→ What you should do
From the entries that follow, copy each line containing the word "route".

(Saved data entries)
◇ ◇ ◇
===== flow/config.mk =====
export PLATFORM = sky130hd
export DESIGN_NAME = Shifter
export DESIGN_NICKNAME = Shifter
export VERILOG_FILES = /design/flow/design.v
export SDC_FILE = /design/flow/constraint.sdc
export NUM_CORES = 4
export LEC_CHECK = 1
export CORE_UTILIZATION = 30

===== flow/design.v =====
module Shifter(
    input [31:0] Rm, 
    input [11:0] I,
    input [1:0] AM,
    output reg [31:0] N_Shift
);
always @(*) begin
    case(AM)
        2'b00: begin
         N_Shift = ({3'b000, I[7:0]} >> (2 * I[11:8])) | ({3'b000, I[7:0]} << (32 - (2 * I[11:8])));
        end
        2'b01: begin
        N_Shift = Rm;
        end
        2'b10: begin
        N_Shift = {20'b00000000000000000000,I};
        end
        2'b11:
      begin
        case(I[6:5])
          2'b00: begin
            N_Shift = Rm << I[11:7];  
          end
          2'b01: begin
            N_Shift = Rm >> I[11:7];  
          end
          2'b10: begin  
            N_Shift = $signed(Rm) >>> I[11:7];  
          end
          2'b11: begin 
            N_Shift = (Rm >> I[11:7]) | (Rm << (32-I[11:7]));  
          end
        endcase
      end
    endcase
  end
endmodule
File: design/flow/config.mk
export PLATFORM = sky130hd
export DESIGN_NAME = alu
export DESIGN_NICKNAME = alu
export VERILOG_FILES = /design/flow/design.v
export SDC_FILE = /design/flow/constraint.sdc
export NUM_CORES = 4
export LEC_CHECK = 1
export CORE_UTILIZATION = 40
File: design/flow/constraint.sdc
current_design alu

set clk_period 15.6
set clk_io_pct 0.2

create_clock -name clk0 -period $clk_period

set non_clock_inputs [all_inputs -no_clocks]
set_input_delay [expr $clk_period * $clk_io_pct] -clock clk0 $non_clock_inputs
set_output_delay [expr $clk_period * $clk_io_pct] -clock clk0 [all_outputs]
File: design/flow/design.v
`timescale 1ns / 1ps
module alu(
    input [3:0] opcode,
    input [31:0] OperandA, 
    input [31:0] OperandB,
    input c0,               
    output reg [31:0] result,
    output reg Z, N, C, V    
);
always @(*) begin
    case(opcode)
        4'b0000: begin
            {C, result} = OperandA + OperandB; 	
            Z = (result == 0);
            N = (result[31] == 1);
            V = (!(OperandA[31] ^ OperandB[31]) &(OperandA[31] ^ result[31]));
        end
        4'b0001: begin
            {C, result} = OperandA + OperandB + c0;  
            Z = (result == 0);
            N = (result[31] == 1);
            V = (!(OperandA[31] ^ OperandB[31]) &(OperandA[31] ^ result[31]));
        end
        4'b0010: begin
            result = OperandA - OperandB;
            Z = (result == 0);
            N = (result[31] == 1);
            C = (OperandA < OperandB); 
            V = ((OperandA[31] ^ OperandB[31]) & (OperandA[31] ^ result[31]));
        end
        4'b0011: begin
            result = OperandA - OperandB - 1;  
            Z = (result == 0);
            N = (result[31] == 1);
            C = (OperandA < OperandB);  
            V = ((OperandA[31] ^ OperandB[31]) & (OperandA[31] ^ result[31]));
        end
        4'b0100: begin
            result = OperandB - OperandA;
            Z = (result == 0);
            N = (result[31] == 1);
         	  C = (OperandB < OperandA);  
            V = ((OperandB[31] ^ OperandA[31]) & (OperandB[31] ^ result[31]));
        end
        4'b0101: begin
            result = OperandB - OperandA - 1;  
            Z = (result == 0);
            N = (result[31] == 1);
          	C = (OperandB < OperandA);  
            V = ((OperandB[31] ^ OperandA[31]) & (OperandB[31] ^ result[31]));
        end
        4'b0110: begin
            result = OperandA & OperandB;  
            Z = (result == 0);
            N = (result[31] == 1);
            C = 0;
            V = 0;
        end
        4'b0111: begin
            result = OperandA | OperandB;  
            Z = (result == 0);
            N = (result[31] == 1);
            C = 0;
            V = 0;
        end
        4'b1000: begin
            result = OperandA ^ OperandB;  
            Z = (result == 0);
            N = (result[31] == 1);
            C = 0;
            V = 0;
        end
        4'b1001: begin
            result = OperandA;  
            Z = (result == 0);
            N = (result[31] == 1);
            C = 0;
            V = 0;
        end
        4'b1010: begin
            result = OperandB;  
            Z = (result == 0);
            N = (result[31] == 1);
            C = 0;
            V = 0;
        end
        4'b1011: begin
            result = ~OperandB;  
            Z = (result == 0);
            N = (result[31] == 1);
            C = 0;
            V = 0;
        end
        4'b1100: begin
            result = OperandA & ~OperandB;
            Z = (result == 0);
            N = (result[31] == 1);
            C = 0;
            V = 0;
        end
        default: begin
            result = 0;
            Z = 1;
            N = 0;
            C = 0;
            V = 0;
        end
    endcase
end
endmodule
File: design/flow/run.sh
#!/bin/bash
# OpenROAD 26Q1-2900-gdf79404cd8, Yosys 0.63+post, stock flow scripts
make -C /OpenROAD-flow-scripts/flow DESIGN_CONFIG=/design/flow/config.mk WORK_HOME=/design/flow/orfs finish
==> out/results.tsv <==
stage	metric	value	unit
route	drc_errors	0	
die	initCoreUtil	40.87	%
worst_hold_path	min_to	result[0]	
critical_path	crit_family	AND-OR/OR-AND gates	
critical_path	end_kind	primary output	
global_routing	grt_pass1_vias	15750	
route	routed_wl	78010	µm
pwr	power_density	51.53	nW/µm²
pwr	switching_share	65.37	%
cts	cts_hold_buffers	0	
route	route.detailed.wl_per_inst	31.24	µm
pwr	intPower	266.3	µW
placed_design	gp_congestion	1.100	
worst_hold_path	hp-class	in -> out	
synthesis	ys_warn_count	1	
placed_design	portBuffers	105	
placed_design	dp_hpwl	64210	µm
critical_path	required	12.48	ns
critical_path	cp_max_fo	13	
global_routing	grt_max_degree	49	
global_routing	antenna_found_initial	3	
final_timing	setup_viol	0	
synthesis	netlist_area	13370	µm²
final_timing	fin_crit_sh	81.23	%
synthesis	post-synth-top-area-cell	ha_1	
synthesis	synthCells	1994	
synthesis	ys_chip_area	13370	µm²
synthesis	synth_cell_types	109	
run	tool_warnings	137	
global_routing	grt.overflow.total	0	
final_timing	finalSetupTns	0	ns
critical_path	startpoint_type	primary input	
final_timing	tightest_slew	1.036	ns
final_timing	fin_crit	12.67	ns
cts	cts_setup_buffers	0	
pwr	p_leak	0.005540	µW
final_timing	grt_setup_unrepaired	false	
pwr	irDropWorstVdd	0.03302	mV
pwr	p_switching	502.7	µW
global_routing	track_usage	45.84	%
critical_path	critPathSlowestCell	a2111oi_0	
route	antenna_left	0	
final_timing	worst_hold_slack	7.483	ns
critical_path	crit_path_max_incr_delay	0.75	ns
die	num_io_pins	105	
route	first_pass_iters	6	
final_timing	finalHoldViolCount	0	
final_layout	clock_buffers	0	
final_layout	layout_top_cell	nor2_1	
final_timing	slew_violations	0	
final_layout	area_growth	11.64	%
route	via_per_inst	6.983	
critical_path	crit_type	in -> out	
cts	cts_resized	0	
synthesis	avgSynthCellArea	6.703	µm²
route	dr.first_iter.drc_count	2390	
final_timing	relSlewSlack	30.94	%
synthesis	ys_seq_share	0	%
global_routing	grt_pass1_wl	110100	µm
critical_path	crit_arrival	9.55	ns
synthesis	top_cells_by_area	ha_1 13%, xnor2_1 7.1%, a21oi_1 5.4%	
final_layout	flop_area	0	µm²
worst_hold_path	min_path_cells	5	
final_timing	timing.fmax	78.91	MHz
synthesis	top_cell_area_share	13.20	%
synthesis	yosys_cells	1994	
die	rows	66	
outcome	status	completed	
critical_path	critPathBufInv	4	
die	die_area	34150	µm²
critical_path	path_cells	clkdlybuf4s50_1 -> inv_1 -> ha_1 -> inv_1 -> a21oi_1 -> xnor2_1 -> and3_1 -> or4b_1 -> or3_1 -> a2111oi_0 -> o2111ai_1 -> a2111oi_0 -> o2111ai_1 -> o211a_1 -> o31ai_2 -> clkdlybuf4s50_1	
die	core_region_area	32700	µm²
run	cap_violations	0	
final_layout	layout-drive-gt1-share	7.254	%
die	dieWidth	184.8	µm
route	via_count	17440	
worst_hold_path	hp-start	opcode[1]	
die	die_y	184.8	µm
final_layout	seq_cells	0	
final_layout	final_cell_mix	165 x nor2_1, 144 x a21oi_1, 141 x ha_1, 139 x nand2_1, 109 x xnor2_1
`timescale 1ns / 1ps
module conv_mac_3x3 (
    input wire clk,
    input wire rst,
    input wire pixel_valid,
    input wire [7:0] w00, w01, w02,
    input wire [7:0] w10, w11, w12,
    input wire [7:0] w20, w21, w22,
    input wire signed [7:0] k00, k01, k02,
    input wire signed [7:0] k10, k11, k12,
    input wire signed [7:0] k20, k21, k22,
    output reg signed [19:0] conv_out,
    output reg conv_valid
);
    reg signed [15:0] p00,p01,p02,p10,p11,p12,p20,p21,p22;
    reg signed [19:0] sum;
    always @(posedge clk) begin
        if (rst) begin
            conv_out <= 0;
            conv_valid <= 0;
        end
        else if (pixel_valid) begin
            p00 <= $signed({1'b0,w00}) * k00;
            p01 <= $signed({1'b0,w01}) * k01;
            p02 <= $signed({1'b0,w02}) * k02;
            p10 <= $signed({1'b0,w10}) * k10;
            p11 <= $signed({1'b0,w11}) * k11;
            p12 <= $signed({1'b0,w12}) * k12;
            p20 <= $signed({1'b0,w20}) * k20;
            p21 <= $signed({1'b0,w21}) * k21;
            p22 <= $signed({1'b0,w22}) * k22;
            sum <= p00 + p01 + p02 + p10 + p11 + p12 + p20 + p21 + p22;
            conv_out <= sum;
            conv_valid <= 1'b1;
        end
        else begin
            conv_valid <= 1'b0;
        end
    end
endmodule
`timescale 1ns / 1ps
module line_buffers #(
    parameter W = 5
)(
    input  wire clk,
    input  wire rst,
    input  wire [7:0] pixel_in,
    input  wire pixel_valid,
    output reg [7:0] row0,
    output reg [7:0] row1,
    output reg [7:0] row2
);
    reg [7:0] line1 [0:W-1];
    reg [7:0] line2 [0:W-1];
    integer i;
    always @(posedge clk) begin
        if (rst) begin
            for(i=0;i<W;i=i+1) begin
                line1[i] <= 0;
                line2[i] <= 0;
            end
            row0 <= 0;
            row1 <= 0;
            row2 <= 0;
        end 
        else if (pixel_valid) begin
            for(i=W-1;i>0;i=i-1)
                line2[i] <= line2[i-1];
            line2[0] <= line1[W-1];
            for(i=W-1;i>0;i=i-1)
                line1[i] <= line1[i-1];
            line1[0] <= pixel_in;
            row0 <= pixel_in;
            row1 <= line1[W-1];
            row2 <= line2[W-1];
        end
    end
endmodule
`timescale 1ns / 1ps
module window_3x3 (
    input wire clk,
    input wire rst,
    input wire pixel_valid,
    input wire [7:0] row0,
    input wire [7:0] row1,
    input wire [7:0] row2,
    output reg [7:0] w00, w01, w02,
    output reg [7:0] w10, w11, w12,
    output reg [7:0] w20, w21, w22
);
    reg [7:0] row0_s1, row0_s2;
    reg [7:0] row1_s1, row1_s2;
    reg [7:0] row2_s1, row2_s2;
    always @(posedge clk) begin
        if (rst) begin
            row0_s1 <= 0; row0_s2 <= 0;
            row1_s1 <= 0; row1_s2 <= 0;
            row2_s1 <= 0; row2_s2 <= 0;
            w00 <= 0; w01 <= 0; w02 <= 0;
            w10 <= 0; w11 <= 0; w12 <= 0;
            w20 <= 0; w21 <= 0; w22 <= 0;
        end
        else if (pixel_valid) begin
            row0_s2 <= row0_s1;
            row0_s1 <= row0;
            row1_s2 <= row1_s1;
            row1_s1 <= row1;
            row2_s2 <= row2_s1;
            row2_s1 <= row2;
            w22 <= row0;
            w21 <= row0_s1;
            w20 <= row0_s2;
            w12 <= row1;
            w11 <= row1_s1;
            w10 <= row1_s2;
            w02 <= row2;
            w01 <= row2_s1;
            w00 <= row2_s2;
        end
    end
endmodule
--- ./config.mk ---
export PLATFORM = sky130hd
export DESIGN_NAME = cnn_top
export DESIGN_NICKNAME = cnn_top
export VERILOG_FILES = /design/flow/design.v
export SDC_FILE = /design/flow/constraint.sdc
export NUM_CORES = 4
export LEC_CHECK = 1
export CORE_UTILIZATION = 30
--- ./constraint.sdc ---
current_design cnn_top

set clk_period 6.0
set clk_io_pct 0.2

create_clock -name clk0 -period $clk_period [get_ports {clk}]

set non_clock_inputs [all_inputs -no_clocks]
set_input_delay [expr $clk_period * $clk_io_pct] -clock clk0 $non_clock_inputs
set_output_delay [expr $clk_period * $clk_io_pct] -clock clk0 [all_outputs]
◇ ◇ ◇
→ Answer
route	drc_errors	0	
route	routed_wl	78010	µm
route	route.detailed.wl_per_inst	31.24	µm
route	antenna_left	0	
route	first_pass_iters	6	
route	via_per_inst	6.983	
route	dr.first_iter.drc_count	2390	
route	via_count	17440	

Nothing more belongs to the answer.